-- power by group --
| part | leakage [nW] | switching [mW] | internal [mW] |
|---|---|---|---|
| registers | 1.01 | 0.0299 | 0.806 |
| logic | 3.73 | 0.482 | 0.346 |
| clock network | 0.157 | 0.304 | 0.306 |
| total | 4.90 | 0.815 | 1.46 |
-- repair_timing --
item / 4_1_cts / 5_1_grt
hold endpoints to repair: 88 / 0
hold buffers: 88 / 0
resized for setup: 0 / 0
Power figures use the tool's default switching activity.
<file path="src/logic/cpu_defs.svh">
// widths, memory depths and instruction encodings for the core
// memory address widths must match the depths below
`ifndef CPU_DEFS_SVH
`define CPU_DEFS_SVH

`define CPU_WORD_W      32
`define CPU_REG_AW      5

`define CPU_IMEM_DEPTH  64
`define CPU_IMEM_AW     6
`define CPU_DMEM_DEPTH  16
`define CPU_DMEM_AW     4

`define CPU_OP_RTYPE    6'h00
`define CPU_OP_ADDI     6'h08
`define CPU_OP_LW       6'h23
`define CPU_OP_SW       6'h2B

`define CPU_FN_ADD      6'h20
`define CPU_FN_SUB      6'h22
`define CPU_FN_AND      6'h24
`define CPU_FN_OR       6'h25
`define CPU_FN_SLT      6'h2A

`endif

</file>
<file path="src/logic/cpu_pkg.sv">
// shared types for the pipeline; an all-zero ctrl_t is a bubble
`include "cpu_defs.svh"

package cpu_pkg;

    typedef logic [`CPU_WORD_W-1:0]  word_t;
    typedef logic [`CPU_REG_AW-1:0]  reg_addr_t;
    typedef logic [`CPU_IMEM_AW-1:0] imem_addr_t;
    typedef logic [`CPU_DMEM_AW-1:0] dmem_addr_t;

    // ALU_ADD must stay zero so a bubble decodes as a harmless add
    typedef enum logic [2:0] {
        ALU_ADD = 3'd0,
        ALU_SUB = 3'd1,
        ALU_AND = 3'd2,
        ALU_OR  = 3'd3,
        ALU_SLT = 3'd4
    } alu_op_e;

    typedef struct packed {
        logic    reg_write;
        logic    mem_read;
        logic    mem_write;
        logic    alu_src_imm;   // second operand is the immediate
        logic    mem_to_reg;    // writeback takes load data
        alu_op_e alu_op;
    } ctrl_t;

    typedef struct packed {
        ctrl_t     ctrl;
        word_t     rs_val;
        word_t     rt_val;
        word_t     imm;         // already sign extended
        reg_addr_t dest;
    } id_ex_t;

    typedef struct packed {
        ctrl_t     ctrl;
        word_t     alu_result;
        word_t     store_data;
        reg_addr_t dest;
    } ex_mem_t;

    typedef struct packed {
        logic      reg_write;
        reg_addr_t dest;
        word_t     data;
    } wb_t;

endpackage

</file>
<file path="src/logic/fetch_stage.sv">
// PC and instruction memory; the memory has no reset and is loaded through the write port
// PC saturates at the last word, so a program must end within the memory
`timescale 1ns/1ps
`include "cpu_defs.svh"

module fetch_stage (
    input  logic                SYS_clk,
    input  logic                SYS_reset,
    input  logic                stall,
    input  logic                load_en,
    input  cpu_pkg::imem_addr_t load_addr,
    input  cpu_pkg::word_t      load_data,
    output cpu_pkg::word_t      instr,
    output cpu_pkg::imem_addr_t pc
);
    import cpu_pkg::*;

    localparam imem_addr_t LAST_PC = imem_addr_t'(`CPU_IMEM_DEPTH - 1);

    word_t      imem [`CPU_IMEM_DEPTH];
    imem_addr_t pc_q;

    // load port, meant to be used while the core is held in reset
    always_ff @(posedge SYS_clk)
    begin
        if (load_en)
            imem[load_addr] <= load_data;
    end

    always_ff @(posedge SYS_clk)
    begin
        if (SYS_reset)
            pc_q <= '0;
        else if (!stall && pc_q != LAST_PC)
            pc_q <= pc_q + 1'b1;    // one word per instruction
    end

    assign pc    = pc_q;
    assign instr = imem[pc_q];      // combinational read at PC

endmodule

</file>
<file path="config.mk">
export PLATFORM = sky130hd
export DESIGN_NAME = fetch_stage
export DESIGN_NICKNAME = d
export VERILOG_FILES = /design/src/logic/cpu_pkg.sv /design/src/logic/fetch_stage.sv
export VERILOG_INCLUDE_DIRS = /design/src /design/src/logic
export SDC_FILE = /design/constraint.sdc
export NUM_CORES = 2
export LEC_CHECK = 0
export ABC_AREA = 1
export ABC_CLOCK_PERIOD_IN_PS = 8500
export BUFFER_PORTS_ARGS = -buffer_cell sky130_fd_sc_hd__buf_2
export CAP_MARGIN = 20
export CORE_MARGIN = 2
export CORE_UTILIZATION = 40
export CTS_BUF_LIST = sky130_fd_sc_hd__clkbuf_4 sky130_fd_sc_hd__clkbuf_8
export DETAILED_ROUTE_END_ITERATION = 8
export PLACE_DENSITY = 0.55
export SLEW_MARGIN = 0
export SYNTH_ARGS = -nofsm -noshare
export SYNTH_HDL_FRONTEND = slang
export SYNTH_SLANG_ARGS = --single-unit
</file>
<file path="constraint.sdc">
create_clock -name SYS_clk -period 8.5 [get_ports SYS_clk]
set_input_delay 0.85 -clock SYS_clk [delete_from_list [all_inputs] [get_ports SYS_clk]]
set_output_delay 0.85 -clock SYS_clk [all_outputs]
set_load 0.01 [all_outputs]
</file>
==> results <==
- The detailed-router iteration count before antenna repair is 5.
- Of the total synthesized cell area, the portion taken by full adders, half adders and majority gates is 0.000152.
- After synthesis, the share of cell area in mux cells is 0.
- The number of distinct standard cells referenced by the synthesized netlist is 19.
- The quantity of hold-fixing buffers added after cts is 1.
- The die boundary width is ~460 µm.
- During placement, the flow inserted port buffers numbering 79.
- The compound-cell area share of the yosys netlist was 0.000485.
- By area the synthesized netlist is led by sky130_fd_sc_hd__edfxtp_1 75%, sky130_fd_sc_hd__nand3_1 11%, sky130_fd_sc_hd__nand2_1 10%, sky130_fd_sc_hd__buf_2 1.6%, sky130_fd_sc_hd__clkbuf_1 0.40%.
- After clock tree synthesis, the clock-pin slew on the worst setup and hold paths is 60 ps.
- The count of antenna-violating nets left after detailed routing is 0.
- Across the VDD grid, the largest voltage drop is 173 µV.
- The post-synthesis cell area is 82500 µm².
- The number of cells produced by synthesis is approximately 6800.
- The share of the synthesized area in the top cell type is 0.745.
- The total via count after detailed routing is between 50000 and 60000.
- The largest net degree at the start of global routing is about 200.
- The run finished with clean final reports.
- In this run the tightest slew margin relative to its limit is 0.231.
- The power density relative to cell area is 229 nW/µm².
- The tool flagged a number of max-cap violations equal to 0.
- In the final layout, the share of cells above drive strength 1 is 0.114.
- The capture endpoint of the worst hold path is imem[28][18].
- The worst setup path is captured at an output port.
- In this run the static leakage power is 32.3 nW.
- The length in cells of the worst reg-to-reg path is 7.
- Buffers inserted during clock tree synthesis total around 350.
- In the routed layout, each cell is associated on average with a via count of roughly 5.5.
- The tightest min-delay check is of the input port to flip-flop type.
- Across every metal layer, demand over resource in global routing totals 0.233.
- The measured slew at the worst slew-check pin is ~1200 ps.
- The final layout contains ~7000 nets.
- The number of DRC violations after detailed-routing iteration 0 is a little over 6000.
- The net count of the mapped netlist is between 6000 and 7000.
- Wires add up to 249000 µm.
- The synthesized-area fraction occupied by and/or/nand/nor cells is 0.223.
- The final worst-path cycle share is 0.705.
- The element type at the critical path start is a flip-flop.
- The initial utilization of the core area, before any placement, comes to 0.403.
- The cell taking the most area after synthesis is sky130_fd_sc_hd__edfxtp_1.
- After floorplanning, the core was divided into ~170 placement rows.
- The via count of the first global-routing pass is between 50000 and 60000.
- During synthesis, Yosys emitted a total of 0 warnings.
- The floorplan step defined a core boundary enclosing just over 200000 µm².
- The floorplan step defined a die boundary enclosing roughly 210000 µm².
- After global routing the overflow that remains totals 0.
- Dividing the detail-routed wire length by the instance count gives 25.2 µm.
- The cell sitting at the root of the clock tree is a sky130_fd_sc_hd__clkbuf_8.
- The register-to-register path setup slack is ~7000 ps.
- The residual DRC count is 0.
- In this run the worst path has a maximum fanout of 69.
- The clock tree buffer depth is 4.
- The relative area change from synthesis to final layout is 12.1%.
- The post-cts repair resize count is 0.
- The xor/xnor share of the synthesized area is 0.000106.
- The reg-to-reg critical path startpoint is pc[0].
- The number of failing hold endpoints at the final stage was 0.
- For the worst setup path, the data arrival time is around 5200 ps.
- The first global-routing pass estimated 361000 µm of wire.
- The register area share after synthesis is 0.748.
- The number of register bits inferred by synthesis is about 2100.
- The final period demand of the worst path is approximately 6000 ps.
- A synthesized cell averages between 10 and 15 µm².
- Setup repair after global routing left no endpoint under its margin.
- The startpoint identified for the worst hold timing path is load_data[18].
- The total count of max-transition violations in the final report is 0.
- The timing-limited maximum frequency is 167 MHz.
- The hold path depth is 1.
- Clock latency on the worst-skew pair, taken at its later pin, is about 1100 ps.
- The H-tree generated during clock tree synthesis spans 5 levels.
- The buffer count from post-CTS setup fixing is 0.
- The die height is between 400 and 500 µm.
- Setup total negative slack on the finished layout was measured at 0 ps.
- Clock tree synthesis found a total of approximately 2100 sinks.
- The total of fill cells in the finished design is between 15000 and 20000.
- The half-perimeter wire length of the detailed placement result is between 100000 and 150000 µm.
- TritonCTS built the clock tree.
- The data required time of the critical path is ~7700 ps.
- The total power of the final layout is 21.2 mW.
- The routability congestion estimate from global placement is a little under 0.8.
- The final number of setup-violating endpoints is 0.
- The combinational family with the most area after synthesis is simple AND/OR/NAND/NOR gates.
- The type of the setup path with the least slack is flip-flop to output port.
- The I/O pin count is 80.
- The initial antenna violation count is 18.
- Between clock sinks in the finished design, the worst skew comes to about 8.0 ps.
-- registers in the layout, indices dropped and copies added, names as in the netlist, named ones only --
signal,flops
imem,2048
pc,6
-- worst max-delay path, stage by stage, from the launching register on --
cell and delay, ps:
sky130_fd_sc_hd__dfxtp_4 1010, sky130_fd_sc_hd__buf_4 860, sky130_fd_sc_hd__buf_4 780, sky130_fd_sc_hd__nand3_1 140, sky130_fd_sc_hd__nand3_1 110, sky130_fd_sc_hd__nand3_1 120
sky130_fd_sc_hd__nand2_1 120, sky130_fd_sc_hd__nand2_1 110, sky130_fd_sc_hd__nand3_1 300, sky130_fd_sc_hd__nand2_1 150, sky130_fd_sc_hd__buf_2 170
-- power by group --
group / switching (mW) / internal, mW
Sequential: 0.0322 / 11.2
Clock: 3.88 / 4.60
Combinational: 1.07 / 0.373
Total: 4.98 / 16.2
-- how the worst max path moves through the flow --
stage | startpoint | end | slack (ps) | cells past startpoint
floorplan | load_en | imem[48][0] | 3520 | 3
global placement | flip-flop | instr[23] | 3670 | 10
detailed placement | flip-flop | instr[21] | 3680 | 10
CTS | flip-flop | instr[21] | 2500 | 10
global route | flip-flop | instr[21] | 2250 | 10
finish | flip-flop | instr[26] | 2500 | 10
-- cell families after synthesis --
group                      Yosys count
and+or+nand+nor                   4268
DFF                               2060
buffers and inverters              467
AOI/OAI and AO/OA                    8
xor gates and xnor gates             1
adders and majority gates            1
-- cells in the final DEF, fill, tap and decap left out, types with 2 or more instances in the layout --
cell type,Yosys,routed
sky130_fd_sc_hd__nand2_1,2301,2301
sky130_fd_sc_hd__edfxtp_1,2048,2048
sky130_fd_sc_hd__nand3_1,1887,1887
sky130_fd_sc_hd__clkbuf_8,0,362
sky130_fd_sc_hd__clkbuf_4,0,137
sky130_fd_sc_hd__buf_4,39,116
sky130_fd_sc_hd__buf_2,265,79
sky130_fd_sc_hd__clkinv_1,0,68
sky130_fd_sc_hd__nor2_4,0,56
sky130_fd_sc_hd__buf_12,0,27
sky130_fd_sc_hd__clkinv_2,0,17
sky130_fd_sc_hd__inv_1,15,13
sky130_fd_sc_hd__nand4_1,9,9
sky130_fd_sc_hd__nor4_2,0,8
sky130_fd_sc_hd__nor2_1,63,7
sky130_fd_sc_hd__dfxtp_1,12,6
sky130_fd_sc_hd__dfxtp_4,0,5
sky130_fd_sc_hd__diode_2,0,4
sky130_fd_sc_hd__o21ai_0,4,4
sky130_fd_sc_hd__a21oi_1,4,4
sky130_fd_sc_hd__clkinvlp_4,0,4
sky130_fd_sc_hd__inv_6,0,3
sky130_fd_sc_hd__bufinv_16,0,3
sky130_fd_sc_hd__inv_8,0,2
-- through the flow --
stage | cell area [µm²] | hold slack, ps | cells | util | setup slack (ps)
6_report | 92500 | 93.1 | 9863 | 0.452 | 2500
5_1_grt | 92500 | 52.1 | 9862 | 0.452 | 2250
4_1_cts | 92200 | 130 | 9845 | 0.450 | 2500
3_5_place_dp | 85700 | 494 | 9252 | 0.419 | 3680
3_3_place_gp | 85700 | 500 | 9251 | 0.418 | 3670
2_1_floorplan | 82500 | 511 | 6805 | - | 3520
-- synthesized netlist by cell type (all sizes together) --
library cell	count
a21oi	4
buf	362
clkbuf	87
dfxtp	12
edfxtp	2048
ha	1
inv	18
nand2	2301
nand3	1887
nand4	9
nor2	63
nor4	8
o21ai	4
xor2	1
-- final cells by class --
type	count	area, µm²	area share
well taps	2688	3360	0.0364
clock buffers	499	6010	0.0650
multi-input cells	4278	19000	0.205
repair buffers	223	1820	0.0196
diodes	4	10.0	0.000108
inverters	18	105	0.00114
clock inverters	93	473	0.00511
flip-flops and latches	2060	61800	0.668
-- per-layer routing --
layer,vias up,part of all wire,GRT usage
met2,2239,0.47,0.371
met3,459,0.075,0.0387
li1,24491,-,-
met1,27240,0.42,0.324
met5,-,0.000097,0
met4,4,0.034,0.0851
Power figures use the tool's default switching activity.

[What the exercise asks]: When you reach the line holding "- TritonCTS built the clock tree." in the records above, begin reproducing exactly, stop after the line holding "sky130_fd_sc_hd__dfxtp_4 1010, sky130_fd_sc_hd__buf_4", and output nothing else.

[Problem solution]:
- TritonCTS built the clock tree.
- The data required time of the critical path is ~7700 ps.
- The total power of the final layout is 21.2 mW.
- The routability congestion estimate from global placement is a little under 0.8.
- The final number of setup-violating endpoints is 0.
- The combinational family with the most area after synthesis is simple AND/OR/NAND/NOR gates.
- The type of the setup path with the least slack is flip-flop to output port.
- The I/O pin count is 80.
- The initial antenna violation count is 18.
- Between clock sinks in the finished design, the worst skew comes to about 8.0 ps.
-- registers in the layout, indices dropped and copies added, names as in the netlist, named ones only --
signal,flops
imem,2048
pc,6
-- worst max-delay path, stage by stage, from the launching register on --
cell and delay, ps:
sky130_fd_sc_hd__dfxtp_4 1010, sky130_fd_sc_hd__buf_4 860, sky130_fd_sc_hd__buf_4 780, sky130_fd_sc_hd__nand3_1 140, sky130_fd_sc_hd__nand3_1 110, sky130_fd_sc_hd__nand3_1 120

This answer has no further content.